Lightner was talking on the phone with one of his employees, the one who had been assigned to covertly watch my house after the first attempt on my life. It had been Joel’s idea, a pretty obvious security measure in hindsight, to have someone watch my house, and it had paid off for us. Joel’s associate had seen these two guys staking out the place earlier today, then head over to their Ford Explorer and leave for several hours, then return around seven tonight, setting up shop on the side of my garage, awaiting my return.
I’d considered just calling the cops, but these two would have gotten away. So Lightner and I came up with some thoughts at lunch, and he’d gone shopping for motor oil and a pound of sand. We wanted to make sure that a getaway would be tough for them, so in addition to the oil and sand, we did some work on the Explorer ahead of time, too, with a couple of screwdrivers.
Bradley had volunteered to drive the vehicle onto the driveway. That was nice of him. Normally I would have insisted on doing it myself-there was an element of risk at that point-but I couldn’t run to save my life right now with the bum knee.
“Shauna, you play a great nagging wife,” I said.

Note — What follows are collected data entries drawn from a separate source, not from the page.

== alpha ==
==> flow/design.v (excerpt) <==
module apb_top #(
    parameter DATA_WD = 8,
    parameter ADDR_WD = 8 
) (
    input                         clk,
    input                         rst_n,
    input [DATA_WD + ADDR_WD : 0] cmd_in,
    input                         cmd_vld,
    output                        cmd_rdy,
    output                        read_vld,
    output [DATA_WD - 1 : 0]      read_data
);
    wire psel,penable,pwrite,pready;
    wire [DATA_WD - 1 : 0] pwdata;
    wire [ADDR_WD - 1 : 0] paddr;
    wire [DATA_WD - 1 : 0] prdata;
   apb_master  #(
              .DATA_WD(DATA_WD),
              .ADDR_WD(ADDR_WD)
            )u_apb_master(
              .clk(clk),
              .rst_n(rst_n),
              .cmd_in(cmd_in),
              .cmd_vld(cmd_vld),
              .prdata(prdata),
              .pready(pready),
              .cmd_rdy(cmd_rdy),
              .psel(psel),
              .penable(penable),
              .pwrite(pwrite),
              .paddr(paddr),
              .pwdata(pwdata),
              .read_vld(read_vld),
              .read_data(read_data)
            );
   apb_slave  #(
             .DATA_WD(DATA_WD),
             .ADDR_WD(ADDR_WD)
           )u_apb_slave(
             .clk(clk),
             .rst_n(rst_n),
             .psel(psel),
             .penable(penable),
             .pwrite(pwrite),
             .paddr(paddr),
             .pwdata(pwdata),
             .prdata(prdata),
             .pready(pready)
           );
endmodule
Size in the first run: ~2100 flip-flops.
clock: 3.59 ns
lec_check: 0
cap_margin: 15
core_aspect_ratio: 1.53
core_margin: 2
core_utilization: 67
cts_cluster_diameter: 205
cts_cluster_size: 13
gpl_routability_driven: 0
gpl_timing_driven: 1
max_routing_layer: met5
setup_slack_margin: 0.05
slew_margin: 20
tns_end_percent: 70
run.sh (not shown) runs the stock make flow with config.mk's settings and CLKGATE_MAP_FILE=.
alpha ran in full, but the layout does not pass; the checks complain about negative setup slack.
#### Input delta (beta over alpha)
- a deleted SETUP_SLACK_MARGIN that had been 0.05
- a deleted CTS_CLUSTER_DIAMETER that had been 205
- a change of CORE_UTILIZATION from 67 to 70
- a change of CTS_CLUSTER_SIZE from 13 to 53
- a deleted CORE_ASPECT_RATIO that had been 1.53
- a deleted GPL_TIMING_DRIVEN that had been 1
- a change of CAP_MARGIN from 15 to 20
- a deleted TNS_END_PERCENT that had been 70
- a deleted MAX_ROUTING_LAYER that had been met5
- an added PLACE_DENSITY of 0.6
- a deleted GPL_ROUTABILITY_DRIVEN that had been 0
- a change of the clock period (ns, I/O delays scaled along) from 3.59 to 4.78
--- outcome ---
beta finished all stages; layout check result: FAIL, due to negative setup slack. Re cell area reported after detailed placement: beta and alpha aren't equal, and the higher value belongs to alpha. Wire: beta routes more than alpha. Comparing beta and alpha, the higher final non-filler cell area is on alpha. Total number of nets in the final design ends up higher on alpha. beta against alpha: overall global routing resource usage shows an increase of 0.82 points; power share of the combinational group decreased by 1.1 points relative to the old numbers.
## Diff of input files: gamma against beta
- an added MAX_ROUTING_LAYER of met5
- a deleted PLACE_DENSITY that had been 0.6
- a change of CORE_MARGIN from 2 to 3
- an added GPL_ROUTABILITY_DRIVEN of 0
- an added GPL_TIMING_DRIVEN of 1
- a change of CAP_MARGIN from 20 to 15
- an added CORE_ASPECT_RATIO of 1.53
- a change of CTS_CLUSTER_SIZE from 53 to 13
- a change of CORE_UTILIZATION from 70 to 40
- a change of the clock period (ns, I/O delays scaled along) from 4.78 to 3.59
## What came out
Nothing crashed in gamma and all stages finished; the problem is that the final layout failed, the offending checks being negative setup slack. Diff beta -> gamma: largest incremental delay on the critical path shows no meaningful change, slack of the critical path shows a reduction of 0.78 ns, detailed-route via count shows a reduction of 464.
Modified inputs, delta compared to gamma
- a change of CORE_UTILIZATION from 40 to 72
- a deleted CTS_CLUSTER_SIZE that had been 13
- a change of CORE_MARGIN from 3 to 2
- a deleted GPL_ROUTABILITY_DRIVEN that had been 0
- a change of CAP_MARGIN from 15 to 20
- a deleted MAX_ROUTING_LAYER that had been met5
- an added PLACE_DENSITY of 0.95
- a deleted CORE_ASPECT_RATIO that had been 1.53
- a deleted GPL_TIMING_DRIVEN that had been 1
- a change of the clock period (ns, I/O delays scaled along) from 3.59 to 3.73
Notes after the runs:
- delta: it failed during global routing (5_1_grt), and the tool reported ODB-0269.
- The die width in delta sits 8.2% below the value recorded for gamma.
- delta against gamma; placed instance count is down by more than 10%.
- gamma → delta: post-synthesis compound-gate area fraction saw little to no change; pre-CTS setup slack saw an increase; number of setup buffers added after CTS saw a decrease; number of clock sinks saw little to no change.
Power figures rest on the tool's default switching activity, not on a simulated workload.
==> inputs of run a <==
==> flow/design.v <==
module SatTruncFP
  #(
    parameter	NB_XI  	= 20,
    parameter	NBF_XI	= 12,
    parameter	NB_XO	= 8,
    parameter	NBF_XO	= 6
    )
   (
    input [(NB_XI)-1:0]  i_data,
    output [(NB_XO)-1:0] o_data
    );
   localparam	NBI_XI	=	NB_XI	-	NBF_XI;
   localparam	NBI_XO	=	NB_XO	-	NBF_XO;
   wire [NB_XO-1:0] 	 aux_Sat;
   wire [NBF_XO-1:0] 	 aux_trunc;
   wire 		 condicion;
   wire [NB_XO-1:0] 	 resultado1;
   wire [NB_XO-1:0] 	 resultado2;
	generate
	   if (NBF_XI >= NBF_XO)
	     begin
		assign	aux_trunc = i_data[(NBF_XI-1):(NBF_XI - NBF_XO)];
	     end
	   else
	     begin
		assign	aux_trunc = {i_data[NBF_XI-1:0],{(NBF_XO - NBF_XI){1'b0}}};
	     end
	   if (NBI_XI > NBI_XO)
	     begin
		assign	condicion		=	(i_data[(NB_XI-2)-:(NBI_XI-NBI_XO)] == {(NBI_XI-NBI_XO){i_data[NB_XI-1]}});
		assign	resultado1		=	{i_data[(NB_XI-1)],{(NB_XO-1){~i_data[(NB_XI-1)]}}};
		assign	resultado2		=	{i_data[(NB_XI-1)],i_data[NBF_XI +:NBI_XO-1],aux_trunc};
		assign	aux_Sat			=	condicion	?	resultado2	:	resultado1;
	     end
	   else
	     begin
		if (NBI_XO == NBI_XI)
                  assign  aux_Sat = {i_data[(NB_XI-1)-:NBI_XI],aux_trunc};
		else
		  assign  aux_Sat	= {{(NBI_XO - NBI_XI){i_data[NB_XI-1]}},i_data[(NB_XI-1)-:NBI_XI],aux_trunc};
	     end
	endgenerate
   assign	o_data=aux_Sat;
endmodule
module filtro_fir
  #(
    parameter WW_INPUT  = 8,
    parameter WW_OUTPUT = 8
    ) 
   (
    input 			  clk,
    input 			  i_en,
    input 			  i_srst,
    input signed [ WW_INPUT-1:0]  i_data,
    output signed [WW_OUTPUT-1:0] o_data
    );
  localparam WW_COEFF = 8;
   reg  signed [WW_INPUT           -1:0] register [14:1];
   wire signed [         WW_COEFF  -1:0] coeff    [14:0];
   wire signed [WW_INPUT+WW_COEFF  -1:0] prod     [14:0];
   wire signed [WW_INPUT+WW_COEFF+1-1:0] sum      [8:1]; 
   wire signed [WW_INPUT+WW_COEFF+2-1:0] sum1     [4:1]; 
   wire signed [WW_INPUT+WW_COEFF+3-1:0] sum2     [2:1]; 
   wire signed [WW_INPUT+WW_COEFF+4-1:0] sum3; 
   reg signed [WW_INPUT+WW_COEFF   -1:0] prod_d   [14:0];
   reg signed [WW_INPUT+WW_COEFF+4 -1:0] sum3_d;
   reg signed [WW_INPUT+WW_COEFF+1 -1:0] sum_d    [8:1];
    assign coeff[ 0] = 8'hFF;
    assign coeff[ 1] = 8'hFF;
    assign coeff[ 2] = 8'hFF;
    assign coeff[ 3] = 8'h00;
    assign coeff[ 4] = 8'h03;
    assign coeff[ 5] = 8'h08;
    assign coeff[ 6] = 8'h0D;
    assign coeff[ 7] = 8'h10;
    assign coeff[ 8] = 8'h0D;
    assign coeff[ 9] = 8'h08;
    assign coeff[10] = 8'h03;
    assign coeff[11] = 8'h00;
    assign coeff[12] = 8'hFF;
    assign coeff[13] = 8'hFF;
    assign coeff[14] = 8'hFF;
  always @(posedge clk) begin
    if (i_srst == 1'b1) begin
      register[ 1] <= {WW_INPUT{1'b0}};
      register[ 2] <= {WW_INPUT{1'b0}};
      register[ 3] <= {WW_INPUT{1'b0}};
      register[ 4] <= {WW_INPUT{1'b0}};
      register[ 5] <= {WW_INPUT{1'b0}};
      register[ 6] <= {WW_INPUT{1'b0}};
      register[ 7] <= {WW_INPUT{1'b0}};
      register[ 8] <= {WW_INPUT{1'b0}};
      register[ 9] <= {WW_INPUT{1'b0}};
      register[10] <= {WW_INPUT{1'b0}};
      register[11] <= {WW_INPUT{1'b0}};
      register[12] <= {WW_INPUT{1'b0}};
      register[13] <= {WW_INPUT{1'b0}};
      register[14] <= {WW_INPUT{1'b0}};
    end else begin
      if (i_en == 1'b1) begin
        register[ 1] <= i_data;
        register[ 2] <= register[ 1];
        register[ 3] <= register[ 2];
        register[ 4] <= register[ 3];
        register[ 5] <= register[ 4];
        register[ 6] <= register[ 5];
        register[ 7] <= register[ 6];
        register[ 8] <= register[ 7];
        register[ 9] <= register[ 8];
        register[10] <= register[ 9];
        register[11] <= register[10];
        register[12] <= register[11];
        register[13] <= register[12];
	    register[14] <= register[13];
      end
    end
  end
  assign prod[ 0] = coeff[ 0] * i_data;
  assign prod[ 1] = coeff[ 1] * register[ 1];
  assign prod[ 2] = coeff[ 2] * register[ 2];
  assign prod[ 3] = coeff[ 3] * register[ 3];
  assign prod[ 4] = coeff[ 4] * register[ 4];
  assign prod[ 5] = coeff[ 5] * register[ 5];
  assign prod[ 6] = coeff[ 6] * register[ 6];
  assign prod[ 7] = coeff[ 7] * register[ 7];
  assign prod[ 8] = coeff[ 8] * register[ 8];
  assign prod[ 9] = coeff[ 9] * register[ 9];
  assign prod[10] = coeff[10] * register[10];
  assign prod[11] = coeff[11] * register[11];
  assign prod[12] = coeff[12] * register[12];
  assign prod[13] = coeff[13] * register[13];
  assign prod[14] = coeff[14] * register[14];
  always@(posedge clk) begin
    prod_d[ 0] <= prod[ 0];
    prod_d[ 1] <= prod[ 1];
    prod_d[ 2] <= prod[ 2];
    prod_d[ 3] <= prod[ 3];
    prod_d[ 4] <= prod[ 4];
    prod_d[ 5] <= prod[ 5];
    prod_d[ 6] <= prod[ 6];
    prod_d[ 7] <= prod[ 7];
    prod_d[ 8] <= prod[ 8];
    prod_d[ 9] <= prod[ 9];
    prod_d[10] <= prod[10];
    prod_d[11] <= prod[11];
    prod_d[12] <= prod[12];
    prod_d[13] <= prod[13];
    prod_d[14] <= prod[14];
  end
  assign sum[ 1] = prod_d[ 0] + prod_d[ 1]; 
  assign sum[ 2] = prod_d[ 2] + prod_d[ 3];
  assign sum[ 3] = prod_d[ 4] + prod_d[ 5];
  assign sum[ 4] = prod_d[ 6] + prod_d[ 7];
  assign sum[ 5] = prod_d[08] + prod_d[ 9];
  assign sum[ 6] = prod_d[10] + prod_d[11];
  assign sum[ 7] = prod_d[12] + prod_d[13];
  assign sum[ 8] = {prod_d[14][WW_INPUT+WW_COEFF-1],prod_d[14]};
  always@(posedge clk) begin
    sum_d[1] <= sum[1];
    sum_d[2] <= sum[2];
    sum_d[3] <= sum[3];
    sum_d[4] <= sum[4];
    sum_d[5] <= sum[5];
    sum_d[6] <= sum[6];
    sum_d[7] <= sum[7];
    sum_d[8] <= sum[8];
  end
  assign sum1[ 1] = sum_d[ 1] + sum_d[ 2]; 
  assign sum1[ 2] = sum_d[ 3] + sum_d[ 4];
  assign sum1[ 3] = sum_d[ 5] + sum_d[ 6];
  assign sum1[ 4] = sum_d[ 7] + sum_d[ 8];
  assign sum2[ 1] = sum1[ 1] + sum1[ 2]; 
  assign sum2[ 2] = sum1[ 3] + sum1[ 4];
  assign sum3 = sum2[ 1] + sum2[ 2]; 
  always@(posedge clk)
    sum3_d <= sum3;
  SatTruncFP
	inst_SatTruncFP_dataB
	(
	  .i_data(	sum3_d	),
	  .o_data(	o_data	)
	);
endmodule
==> flow/run.sh <==
#!/bin/bash
# the make line also repeats each setting of config.mk as NAME=value (left out here)
make -C /OpenROAD-flow-scripts/flow DESIGN_CONFIG=/design/flow/config.mk WORK_HOME=/design/flow/orfs CLKGATE_MAP_FILE= finish
==> flow/config.mk <==
export PLATFORM = sky130hd
export DESIGN_NAME = filtro_fir
export DESIGN_NICKNAME = filtro_fir
export VERILOG_FILES = /design/flow/design.v
export SDC_FILE = /design/flow/constraint.sdc
export NUM_CORES = 4
export LEC_CHECK = 0
export ABC_AREA = 1
export CAP_MARGIN = 15
export CELL_PAD_IN_SITES_DETAIL_PLACEMENT = 0
export CELL_PAD_IN_SITES_GLOBAL_PLACEMENT = 1
export CORE_ASPECT_RATIO = 1.32
export CORE_MARGIN = 2
export CORE_UTILIZATION = 45
export CTS_CLUSTER_SIZE = 65
export MAX_ROUTING_LAYER = met5
export MIN_ROUTING_LAYER = met2
export PLACE_DENSITY_LB_ADDON = 0.14
export SETUP_SLACK_MARGIN = -0.51
export SLEW_MARGIN = 10
export TNS_END_PERCENT = 35
==> flow/constraint.sdc <==
create_clock -name core_clock -period 5.47 [get_ports {clk}]
set_input_delay 1.0940 -clock core_clock [delete_from_list [all_inputs] [get_ports {clk}]]
set_output_delay 1.0940 -clock core_clock [all_outputs]
set_load 0.01 [all_outputs]
==> run b (differences from run a) <==
CAP_MARGIN = 20   (was 15)
CELL_PAD_IN_SITES_DETAIL_PLACEMENT = not set   (was 0)
CELL_PAD_IN_SITES_GLOBAL_PLACEMENT = not set   (was 1)
CORE_ASPECT_RATIO = not set   (was 1.32)
CORE_UTILIZATION = 72   (was 45)
CTS_CLUSTER_DIAMETER = 199   (was not set)
CTS_CLUSTER_SIZE = 14   (was 65)
MAX_ROUTING_LAYER = not set   (was met5)
MIN_ROUTING_LAYER = not set   (was met2)
PLACE_DENSITY = 0.42   (was not set)
PLACE_DENSITY_LB_ADDON = not set   (was 0.14)
SETUP_SLACK_MARGIN = -0.09   (was -0.51)
SLEW_MARGIN = 40   (was 10)
TNS_END_PERCENT = not set   (was 35)
==> flow/constraint.sdc (replaced) <==
create_clock -name core_clock -period 2.92 [get_ports {clk}]
set_input_delay 0.5840 -clock core_clock [delete_from_list [all_inputs] [get_ports {clk}]]
set_output_delay 0.5840 -clock core_clock [all_outputs]
set_load 0.01 [all_outputs]
==> run c (differences from run a) <==
CELL_PAD_IN_SITES_DETAIL_PLACEMENT = 1   (was 0)
CORE_MARGIN = 8   (was 2)
CTS_CLUSTER_SIZE = 63   (was 65)
GPL_TIMING_DRIVEN = 0   (was not set)
==> run d (differences from run a) <==
CAP_MARGIN = 20   (was 15)
CELL_PAD_IN_SITES_DETAIL_PLACEMENT = not set   (was 0)
CELL_PAD_IN_SITES_GLOBAL_PLACEMENT = not set   (was 1)
CORE_ASPECT_RATIO = not set   (was 1.32)
CORE_UTILIZATION = 57   (was 45)
CTS_CLUSTER_SIZE = 98   (was 65)
MAX_ROUTING_LAYER = not set   (was met5)
MIN_ROUTING_LAYER = not set   (was met2)
PLACE_DENSITY_LB_ADDON = not set   (was 0.14)
SETUP_SLACK_MARGIN = not set   (was -0.51)
SLEW_MARGIN = 20   (was 10)
TNS_END_PERCENT = not set   (was 35)
==> flow/constraint.sdc (replaced) <==
create_clock -name core_clock -period 2.28 [get_ports {clk}]
set_input_delay 0.4560 -clock core_clock [delete_from_list [all_inputs] [get_ports {clk}]]
set_output_delay 0.4560 -clock core_clock [all_outputs]
set_load 0.01 [all_outputs]
==> summary.txt <==
Entry: Yosys synthesis followed by OpenROAD place and route.

Floorplan:
- The floorplan step defined a core boundary enclosing 42800 sq um.

Clocking:
- The run gives the total CTS buffers as 41.
- The run gives the insertion delay to the later sink of the worst-skew pair as 550 ps.

Worst hold path:
- The run gives the sink of the worst hold path as sum_d[2][14].

STA:
- The clock period could shrink to 4130 ps.
- The run gives the post-route clock skew as 23.3 ps.

Critical path:
- The largest individual stage delay along the critical path comes from the cell fa_1.
- The cell that appears most often on the critical path is inv_1.
- In this run the worst path has a maximum fanout of 5.

Layout:
- The run gives the register share of the cell area as 38.0%.
- The run puts the layout buffer count excluding clock buffers at 21.

Global route:
- The run puts the wire length of the first global-routing pass at 69.3 mm.
- met3 is the most crowded layer.

Run status:
- The run finished with no timing, DRC or antenna violations.
# the run above: run a

==> summary.txt <==
Entry: Yosys synthesis followed by OpenROAD place and route.

Floorplan:
- The run gives the floorplan core area as 42800 sq um.

STA:
- Of the available clock period, the critical path in the final layout requires 79.1%.
- In the final run the clock tree shows a worst skew of 22.1 ps.
- Setup repair after global routing left no endpoint under its margin.
- The run gives the number of slew-limit violations in the final report as 0.
- The run puts the normalized max-slew margin at 21.9%.

Layout:
- In the final layout, flip-flops and latches take up 37.7% of the cell area.

Clocking:
- The CTS report gives the tree buffer count as 42.
- The run gives the insertion delay to the later sink of the worst-skew pair as 560 ps.

Critical path:
- On the critical path the largest part of the delay comes from adder cells.
- The run puts the maximum fanout along the worst path at 7.
- Looking at the critical path, the single cell with the biggest stage delay is fa_1.

Worst hold path:
- The worst hold path terminates at sum_d[4][2].

Yosys:
- The run puts the mux share of post-synthesis cell area at 0%.
- After synthesis, the largest family of logic cells by area is adder cells.

Global route:
- The run puts the met3 routing resource usage after global routing at 38.1%.
- The run gives the highest-utilization routing layer at the global route stage as met2.
- The run puts the wire length of the first global-routing pass at 81.3 mm.

Run status:
- The run finished with no timing, DRC or antenna violations.
# the run above: run c

==> summary.txt <==
Entry: Yosys synthesis followed by OpenROAD place and route.

Run status:
- The run finished, with violations left.
- The checks that failed were setup timing.

STA:
- The final timing report derives a shortest allowable period of 3680 ps.
- The run puts the final worst-path setup slack at -756 ps.
- The run puts the number of setup violations in the final report at 14.

Global route:
- The run puts the wire length of the first global-routing pass at 67.1 mm.
- The run gives the highest-utilization routing layer at the global route stage as met2.

Layout:
- The run puts the register share of the cell area at 37.9%.
- In the final layout, excluding clock buffers the buffer count is 63.

Clocking:
- The run puts the total CTS buffers at 35.

Critical path:
- The timing report shows that the slowest cell on the worst path is fa_1.
- The run puts the maximum fanout along the worst path at 3.

Floorplan:
- In this run the standard cell core region covers 26800 sq um.

Worst hold path:
- STA shows the worst min-delay path finishing at sum_d[5][1].
# the run above: run b

==> summary.txt <==
Entry: Yosys synthesis followed by OpenROAD place and route.

Worst hold path:
- The worst hold path terminates at register[4][2].

Clocking:
- The number of clock buffers added by TritonCTS is 42.
- At the later pin of the worst-skew pair, clock insertion delay measures 550 ps.

Run status:
- The report lists the violated layout checks as setup timing.
- The flow ran to the end, but the layout failed its checks.

STA:
- The run gives the final critical path time including I/O delays and setup as 3600 ps.
- The run gives the number of setup violations in the final report as 29.
- The run puts the post-route clock skew at 14.9 ps.
- The run puts the final worst-path setup slack at -1320 ps.

Layout:
- In the final layout, excluding clock buffers the buffer count is 116.

Critical path:
- The run puts the maximum fanout along the worst path at 5.
- The timing report shows that the slowest cell on the worst path is fa_2.

Global route:
- The run gives the highest-utilization routing layer at the global route stage as met2.
- The run gives the wire length of the first global-routing pass as 70.0 mm.
# the run above: run d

“And you the shitbag husband.”
I thanked Ross again and Joel, Shauna and I left the same way we came in-surreptitiously out the back door of Ross’s place. We found my car and picked up Bradley John on the corner.
“They won’t get before a judge until Monday,” I said. “I’ll bet they add resisting for driving away before they got cut off. And rifles and a body bag? That’s going to be an interesting bond hearing.”

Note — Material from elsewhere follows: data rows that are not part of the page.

==> fjord <==
## cpu_8b
module cpu_8b(
    input wire clk,
    input wire rst,
    output wire halt,
    output wire mem_we,
    output wire [7:0] mem_addr,
    output wire [7:0] mem_wdata,
    input wire [7:0] mem_rdata
);
    wire [7:0] mem_d_i;
    wire [7:0] mem_d_o;
    assign mem_wdata = mem_d_i;
    assign mem_d_o = mem_rdata;
    wire [2:0] alu_opcode;
    wire [7:0] alu_a;
    wire [7:0] alu_b;
    wire a_we;
    wire [7:0] a_reg_i;
    wire [7:0] a_reg_o;
    wire b_we;
    wire [7:0] b_reg_i;
    wire [7:0] b_reg_o;
    wire alu_we;
    wire [7:0] alu_res_next;
    wire [7:0] alu_res;
    wire zf_we;
    wire zf_next;
    wire zf;
    wire ir_we;
    wire [7:0] instr;
    wire [2:0] next_state;
    wire [2:0] state;
    wire pc_we;
    wire [7:0] pc_next;
    wire [7:0] pc;
    wire alu_sel_a;
    wire alu_sel_b;
    wire a_sel;
    wire b_sel;
    wire mem_sel;
    wire [7:0] offset_addr;
    wire addr_sel;
    wire [7:0] addr_offset_zext;
    wire [3:0] addr_offset;
    wire [3:0] pc_offset;
    wire [7:0] pc_offset_zext;
    wire [7:0] inc_pc;
    wire [7:0] new_pc;
    wire pc_sel;
    wire [7:0] jmp_reg_val;
    wire pc_jmp_sel;
    control_unit cpu_control(
        .instr(instr),
        .state(state),
        .zf(zf),
        .reset(rst),
        .next_state(next_state),
        .pc_we(pc_we),
        .pc_sel(pc_sel),
        .pc_jmp_sel(pc_jmp_sel),
        .pc_offset(pc_offset),
        .addr_sel(addr_sel),
        .addr_offset(addr_offset),
        .mem_sel(mem_sel),
        .mem_we(mem_we),
        .alu_opcode(alu_opcode),
        .alu_sel_a(alu_sel_a),
        .alu_sel_b(alu_sel_b),
        .alu_we(alu_we),
        .zf_we(zf_we),
        .ir_we(ir_we),
        .a_sel(a_sel),
        .a_we(a_we),
        .b_sel(b_sel),
        .b_we(b_we),
        .halt(halt)
    );
    alu alu_unit(
        .opcode(alu_opcode),
        .a(alu_a),
        .b(alu_b),
        .y(alu_res_next),
        .zf(zf_next)
    );
    register #(.WIDTH(8)) a_register(
        .clk(clk),
        .rst(rst),
        .we(a_we),
        .d(a_reg_i),
        .q(a_reg_o)
    );
    register #(.WIDTH(8)) b_register(
        .clk(clk),
        .rst(rst),
        .we(b_we),
        .d(b_reg_i),
        .q(b_reg_o)
    );
    register #(.WIDTH(8)) alu_register(
        .clk(clk),
        .rst(rst),
        .we(alu_we),
  ...
==> flow/config.mk <==
export PLATFORM = sky130hd
export DESIGN_NAME = cpu_8b
export DESIGN_NICKNAME = cpu_8b
export VERILOG_FILES = /design/flow/design.v
export SDC_FILE = /design/flow/constraint.sdc
export NUM_CORES = 4
export LEC_CHECK = 0
export CAP_MARGIN = 20
export CORE_MARGIN = 2
export CORE_UTILIZATION = 72
export PLACE_DENSITY_LB_ADDON = 0.28
export SETUP_SLACK_MARGIN = 0.11
export SLEW_MARGIN = 20
==> flow/constraint.sdc <==
create_clock -name core_clock -period 3.88 [get_ports {clk}]
set_input_delay 0.7760 -clock core_clock [delete_from_list [all_inputs] [get_ports {clk}]]
set_output_delay 0.7760 -clock core_clock [all_outputs]
set_load 0.01 [all_outputs]
run.sh (not shown) runs the stock make flow with config.mk's settings and CLKGATE_MAP_FILE=.
==> zinc: changes against fjord <==
Settings changed: CORE_UTILIZATION 72 to 65, PLACE_DENSITY_LB_ADDON 0.28 to unset, SETUP_SLACK_MARGIN 0.11 to unset.
==> flow/constraint.sdc (replaced) <==
create_clock -name core_clock -period 4.1 [get_ports {clk}]
set_input_delay 0.8200 -clock core_clock [delete_from_list [all_inputs] [get_ports {clk}]]
set_output_delay 0.8200 -clock core_clock [all_outputs]
set_load 0.01 [all_outputs]
==> impl_metrics.toml <==
# implementation run metrics
[placement]
placed_area_mm2 = 0.00436
pre_cts_ws_ns = -0.668
dpl.hpwl_um = 9050
place_inst = 592

[status]
tool.error = "[ERROR GRT-0116] Global routing finished with congestion. Check the congestion regions in the DRC Viewer."
lastStage = "global routing"
status = "aborted with a tool error"

[clock_tree]
cts_setup_buffers = 2

[die]
die_w_um = 75.2

[global_route]
grtUsageMet2_pct = 86.6
grt_remaining_overflow = 1
(the above is from fjord)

Everyone was buzzing from what had just happened. It was great fun, no doubt, and a welcome release from the long hours we’d worked. But we all realized that for the second time in two days, somebody had been concerned enough about this case to attempt murder.
“Okay, screw this,” I said. “From here on out until this trial is over, we have to stay away from our homes. And we hire bodyguards. Shauna, Bradley-go home and pack. We’re not making ourselves an easy target. Joel, you got someone we could use for personal security?”
He did. His company had done some of it, too.
“We stay at different hotels and always with a security escort. Okay, you two? You can say no, but then you’re off the case. No fooling.”
Shauna asked, “Who might be funding this endeavor, Counselor? Last I checked, we had a client who didn’t pay.”
“I am,” I said. I still had a little money tied over from when I was a big-firm lawyer. My wife and I had been saving every penny for a single-family home that I now didn’t need.
“Then Ritz-Carlton, here I come,” Shauna announced.
“I’ll make some calls right away,” said Joel.